------ Supplied material ------
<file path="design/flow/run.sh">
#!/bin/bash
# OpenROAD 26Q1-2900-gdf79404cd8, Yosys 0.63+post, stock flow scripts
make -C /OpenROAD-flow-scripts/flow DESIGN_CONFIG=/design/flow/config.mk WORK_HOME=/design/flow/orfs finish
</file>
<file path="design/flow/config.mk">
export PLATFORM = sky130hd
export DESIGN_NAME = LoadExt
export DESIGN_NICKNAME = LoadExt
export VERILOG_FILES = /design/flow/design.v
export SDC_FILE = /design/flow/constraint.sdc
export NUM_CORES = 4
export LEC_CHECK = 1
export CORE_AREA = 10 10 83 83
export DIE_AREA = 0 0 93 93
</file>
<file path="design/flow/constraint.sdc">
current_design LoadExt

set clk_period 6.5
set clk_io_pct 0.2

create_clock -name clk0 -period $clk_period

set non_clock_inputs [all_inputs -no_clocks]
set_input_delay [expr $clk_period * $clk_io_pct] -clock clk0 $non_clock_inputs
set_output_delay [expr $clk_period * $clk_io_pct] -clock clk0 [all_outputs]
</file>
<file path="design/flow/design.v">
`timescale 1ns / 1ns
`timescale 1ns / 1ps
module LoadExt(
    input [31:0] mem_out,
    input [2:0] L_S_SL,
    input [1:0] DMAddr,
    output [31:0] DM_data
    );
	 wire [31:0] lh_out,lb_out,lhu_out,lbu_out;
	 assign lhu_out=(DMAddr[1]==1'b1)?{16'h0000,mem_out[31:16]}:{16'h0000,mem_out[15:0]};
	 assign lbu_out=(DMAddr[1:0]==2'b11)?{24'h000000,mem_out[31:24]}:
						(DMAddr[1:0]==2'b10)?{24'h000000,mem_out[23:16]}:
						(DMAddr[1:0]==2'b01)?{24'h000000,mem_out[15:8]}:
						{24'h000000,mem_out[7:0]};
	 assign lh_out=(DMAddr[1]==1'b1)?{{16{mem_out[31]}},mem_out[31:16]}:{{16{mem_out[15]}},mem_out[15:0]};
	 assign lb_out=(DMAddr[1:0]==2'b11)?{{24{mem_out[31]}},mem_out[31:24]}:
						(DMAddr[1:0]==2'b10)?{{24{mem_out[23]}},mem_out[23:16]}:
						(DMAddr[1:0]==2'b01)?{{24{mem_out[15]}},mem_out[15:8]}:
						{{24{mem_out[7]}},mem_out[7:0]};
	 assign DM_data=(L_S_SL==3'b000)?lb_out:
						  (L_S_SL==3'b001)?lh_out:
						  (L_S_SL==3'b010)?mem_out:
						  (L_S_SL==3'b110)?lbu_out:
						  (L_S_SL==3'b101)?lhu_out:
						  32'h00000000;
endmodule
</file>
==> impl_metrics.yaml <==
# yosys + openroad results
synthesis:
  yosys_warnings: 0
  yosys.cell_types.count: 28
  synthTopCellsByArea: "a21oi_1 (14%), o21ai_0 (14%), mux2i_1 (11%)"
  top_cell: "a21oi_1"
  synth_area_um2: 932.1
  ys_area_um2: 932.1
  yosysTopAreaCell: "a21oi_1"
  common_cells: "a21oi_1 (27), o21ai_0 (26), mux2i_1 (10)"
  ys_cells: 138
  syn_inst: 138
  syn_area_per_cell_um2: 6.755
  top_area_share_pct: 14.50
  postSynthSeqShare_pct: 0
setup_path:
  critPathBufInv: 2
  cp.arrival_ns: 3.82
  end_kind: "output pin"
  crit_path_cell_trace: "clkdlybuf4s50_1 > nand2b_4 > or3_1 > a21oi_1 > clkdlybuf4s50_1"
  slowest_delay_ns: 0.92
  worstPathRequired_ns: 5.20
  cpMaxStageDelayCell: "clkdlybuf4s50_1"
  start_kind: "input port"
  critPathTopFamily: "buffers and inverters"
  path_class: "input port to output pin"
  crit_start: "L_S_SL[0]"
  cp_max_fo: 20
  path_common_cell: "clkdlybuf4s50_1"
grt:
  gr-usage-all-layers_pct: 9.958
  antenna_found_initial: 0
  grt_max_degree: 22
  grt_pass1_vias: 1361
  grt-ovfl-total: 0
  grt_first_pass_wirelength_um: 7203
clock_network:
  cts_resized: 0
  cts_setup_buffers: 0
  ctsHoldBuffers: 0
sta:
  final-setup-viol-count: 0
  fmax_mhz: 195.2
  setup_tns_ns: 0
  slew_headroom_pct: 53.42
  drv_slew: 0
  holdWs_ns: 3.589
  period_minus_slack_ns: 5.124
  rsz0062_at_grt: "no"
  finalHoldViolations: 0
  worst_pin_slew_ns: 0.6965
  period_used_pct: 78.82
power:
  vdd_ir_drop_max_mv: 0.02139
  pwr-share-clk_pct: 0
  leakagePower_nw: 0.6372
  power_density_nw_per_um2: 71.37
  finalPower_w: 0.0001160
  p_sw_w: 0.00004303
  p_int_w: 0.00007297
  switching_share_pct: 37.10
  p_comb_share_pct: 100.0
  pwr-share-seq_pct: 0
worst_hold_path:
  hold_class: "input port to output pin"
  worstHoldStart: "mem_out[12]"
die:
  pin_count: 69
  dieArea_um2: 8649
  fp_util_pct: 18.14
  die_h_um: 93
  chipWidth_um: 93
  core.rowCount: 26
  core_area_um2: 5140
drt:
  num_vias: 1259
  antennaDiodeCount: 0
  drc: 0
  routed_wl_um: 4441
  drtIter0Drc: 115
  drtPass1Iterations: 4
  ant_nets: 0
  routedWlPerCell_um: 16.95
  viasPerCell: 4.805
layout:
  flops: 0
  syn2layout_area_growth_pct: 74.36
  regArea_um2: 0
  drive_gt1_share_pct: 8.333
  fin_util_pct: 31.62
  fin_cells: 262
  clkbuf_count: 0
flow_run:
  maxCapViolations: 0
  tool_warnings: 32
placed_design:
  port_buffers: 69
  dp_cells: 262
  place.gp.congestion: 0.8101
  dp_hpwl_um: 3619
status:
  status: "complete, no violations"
------
▶ _Task prompt_: Of all the entries above, output exactly the lines between the one holding "drv_slew: 0" and the one holding "drtIter0Drc: 115", inclusive.

▶ _Output_:
  drv_slew: 0
  holdWs_ns: 3.589
  period_minus_slack_ns: 5.124
  rsz0062_at_grt: "no"
  finalHoldViolations: 0
  worst_pin_slew_ns: 0.6965
  period_used_pct: 78.82
power:
  vdd_ir_drop_max_mv: 0.02139
  pwr-share-clk_pct: 0
  leakagePower_nw: 0.6372
  power_density_nw_per_um2: 71.37
  finalPower_w: 0.0001160
  p_sw_w: 0.00004303
  p_int_w: 0.00007297
  switching_share_pct: 37.10
  p_comb_share_pct: 100.0
  pwr-share-seq_pct: 0
worst_hold_path:
  hold_class: "input port to output pin"
  worstHoldStart: "mem_out[12]"
die:
  pin_count: 69
  dieArea_um2: 8649
  fp_util_pct: 18.14
  die_h_um: 93
  chipWidth_um: 93
  core.rowCount: 26
  core_area_um2: 5140
drt:
  num_vias: 1259
  antennaDiodeCount: 0
  drc: 0
  routed_wl_um: 4441
  drtIter0Drc: 115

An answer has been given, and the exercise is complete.